Friday, May 27, 2011


This is my second blog and there is quite a bit to share! Since my last post, I have been to El Universidad de Unachi, visited a women and pediatric hospital, and began work at my clinical site of Hato Juli. Lets begin with the trip to the University. When we first arrived, the whole group filed into an auditorium style classroom for the nursing students of Unachi and a representative of the nursing began to welcome us all to Panama and thank us for being willing to experience another culture. She also showed us a PowerPoint presentation about what their nursing school experience is like and how much they emphasize community in their schooling. Thankfully we had a translator because my head was beginning to spin! When the representative finished her presentation, a few of the nursing students, dressed in all white, began to serve us french fries and chicken nuggets. I was starving and played right in to the stereotype that Americans love fried food! When the meet and greet with the Unachi nursing students concluded, we headed for our next destination, a hospital for women and pediatrics. As we began to tour the hospital, I was thinking to myself that I am excited to see how the layout and how it compared to the United States. We were able to take a glimpse into the Pediatric ICU, and for anyone with a heart, it is hard to see those children hooked up to tubing and not knowing if death awaits them in the near future. As we continued the tour and saw the general floors, I noticed a difference between the Panamanian hospital and one in the United States. each floor in this hospital only had two or three nurses that cared for about thirty patients. In the States, nurses usually only care for about four patients but here they may have up to twenty patients to look after! Lastly, I want to talk about my clinical experience in Hato Juli. The first day I was there, I was basically the triage nurse taking vital signs and getting weights and heights for each patient.
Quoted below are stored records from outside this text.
==> src/rtl/video_scan.sv <==
// Display-side reader for the 8 KB video memory: scan timing, bitmap/attribute
// fetch on the video port, and serialisation into coloured pixels.
module video_scan #(
  parameter int HTOTAL       = 448,
  parameter int VTOTAL       = 312,
  parameter int FLASH_FRAMES = 16,
  parameter int VDISP        = 192,
  parameter int VBLANK_START = 248,
  parameter int VBLANK_END   = 255,
  parameter int VSYNC_START  = 248,
  parameter int VSYNC_END    = 251
) (
  input  logic        clock,
  input  logic        reset,
  input  logic [2:0]  border,
  output logic [12:0] a,
  input  logic [7:0]  d,
  output logic        r,
  output logic        g,
  output logic        b,
  output logic        i,
  output logic        blank,
  output logic        hsync,
  output logic        vsync,
  output logic        int_n
);

  localparam logic [8:0] H_LAST   = 9'(HTOTAL - 1);
  localparam logic [8:0] V_LAST   = 9'(VTOTAL - 1);
  localparam logic [8:0] V_DISP   = 9'(VDISP);
  localparam logic [8:0] VBL_LO   = 9'(VBLANK_START);
  localparam logic [8:0] VBL_HI   = 9'(VBLANK_END);
  localparam logic [8:0] VS_LO    = 9'(VSYNC_START);
  localparam logic [8:0] VS_HI    = 9'(VSYNC_END);
  localparam logic [8:0] FETCH_HI = 9'd255;
  localparam logic [8:0] HDISP_LO = 9'd8;
  localparam logic [8:0] HDISP_HI = 9'd263;
  localparam logic [8:0] HBL_LO   = 9'd320;
  localparam logic [8:0] HBL_HI   = 9'd415;
  localparam logic [8:0] HS_LO    = 9'd344;
  localparam logic [8:0] HS_HI    = 9'd375;
  localparam logic [8:0] INT_HI   = 9'd63;
  localparam int         FLASH_BIT = $clog2(FLASH_FRAMES);
  localparam int         FW        = FLASH_BIT + 1;

  logic [8:0]    hcount_q, hcount_d;
  logic [8:0]    vcount_q, vcount_d;
  logic [FW-1:0] flash_cnt_q, flash_cnt_d;
  logic [12:0]   a_q, a_d;
  logic [7:0]    bitmap_q, bitmap_d;
  logic [7:0]    attr_hold_q, attr_hold_d;
  logic [7:0]    shift_q, shift_d;
  logic [7:0]    attr_q, attr_d;
  logic [2:0]    colour_q, colour_d;
  logic          bright_q, bright_d;
  logic          blank_q, blank_d;
  logic          hsync_q, hsync_d;
  logic          vsync_q, vsync_d;
  logic          int_n_q, int_n_d;

  logic          fetch_now, fetch_next, in_display, pix;
  logic [7:0]    y_n;
  logic [4:0]    c_n;

  // Outputs are computed from the next counter values so that each
  // registered output lines up with the hcount/vcount it belongs to.
  always_comb begin
    hcount_d    = (hcount_q == H_LAST) ? 9'd0 : hcount_q + 9'd1;
    vcount_d    = vcount_q;
    flash_cnt_d = flash_cnt_q;
    if (hcount_q == H_LAST) begin
      vcount_d = (vcount_q == V_LAST) ? 9'd0 : vcount_q + 9'd1;
      if (vcount_q == V_LAST) flash_cnt_d = flash_cnt_q + FW'(1);
    end

    fetch_now  = (vcount_q < V_DISP) && (hcount_q <= FETCH_HI);
    fetch_next = (vcount_d < V_DISP) && (hcount_d <= FETCH_HI);
    y_n        = vcount_d[7:0];
    c_n        = hcount_d[7:3];

    a_d = a_q;
    if (fetch_next && hcount_d[2:0] == 3'd2)
      a_d = {y_n[7:6], y_n[2:0], y_n[5:3], c_n};
    else if (fetch_next && hcount_d[2:0] == 3'd4)
      a_d = {3'b110, y_n[7:3], c_n};

    // Memory data arrives the cycle after the address is held on `a`.
    bitmap_d    = bitmap_q;
    attr_hold_d = attr_hold_q;
    shift_d     = {shift_q[6:0], 1'b0};
    attr_d      = attr_q;
    if (fetch_now) begin
      case (hcount_q[2:0])
        3'd3: bitmap_d = d;
        3'd5: attr_hold_d = d;
        3'd7: begin
          shift_d = bitmap_q;
          attr_d  = attr_hold_q;
        end
        default: ;
      endcase
    end

    pix        = shift_d[7] ^ (attr_d[7] & flash_cnt_d[FLASH_BIT]);
    in_display = (vcount_d < V_DISP) && (hcount_d >= HDISP_LO) && (hcount_d <= HDISP_HI);
    blank_d    = ((hcount_d >= HBL_LO) && (hcount_d <= HBL_HI)) ||
                 ((vcount_d >= VBL_LO) && (vcount_d <= VBL_HI));
    hsync_d    = !((hcount_d >= HS_LO) && (hcount_d <= HS_HI));
    vsync_d    = !((vcount_d >= VS_LO) && (vcount_d <= VS_HI));
    int_n_d    = !((vcount_d == VS_LO) && (hcount_d <= INT_HI));

    colour_d = 3'd0;
    bright_d = 1'b0;
    if (!blank_d) begin
      if (in_display) begin
        colour_d = pix ? attr_d[2:0] : attr_d[5:3];
        bright_d = attr_d[6];
      end else begin
        colour_d = border;
      end
    end
  end

  always_ff @(posedge clock or negedge reset) begin
    if (!reset) begin
      hcount_q    <= '0;
      vcount_q    <= '0;
      flash_cnt_q <= '0;
      a_q         <= '0;
      bitmap_q    <= '0;
      attr_hold_q <= '0;
      shift_q     <= '0;
      attr_q      <= '0;
      colour_q    <= '0;
      bright_q    <= 1'b0;
      blank_q     <= 1'b0;
      hsync_q     <= 1'b1;
      vsync_q     <= 1'b1;
      int_n_q     <= 1'b1;
    end else begin
      hcount_q    <= hcount_d;
      vcount_q    <= vcount_d;
      flash_cnt_q <= flash_cnt_d;
      a_q         <= a_d;
      bitmap_q    <= bitmap_d;
      attr_hold_q <= attr_hold_d;
      shift_q     <= shift_d;
      attr_q      <= attr_d;
      colour_q    <= colour_d;
      bright_q    <= bright_d;
      blank_q     <= blank_d;
      hsync_q     <= hsync_d;
      vsync_q     <= vsync_d;
      int_n_q     <= int_n_d;
    end
  end

  assign a     = a_q;
  assign g     = colour_q[2];
  assign r     = colour_q[1];
  assign b     = colour_q[0];
  assign i     = bright_q;
  assign blank = blank_q;
  assign hsync = hsync_q;
  assign vsync = vsync_q;
  assign int_n = int_n_q;

endmodule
Next, we were able to go out into the community more and interact more with the people. This was an awesome experience as I was able to see how they live and go about their daily activities. Today was the first day of giving vaccinations. I gave four vaccinations and attempted and IV insertion on a nine month old. I was not able to find the vein but I gained valuable experience for my next try. Thank you for reading my blog and now tomorrow I head to the beach!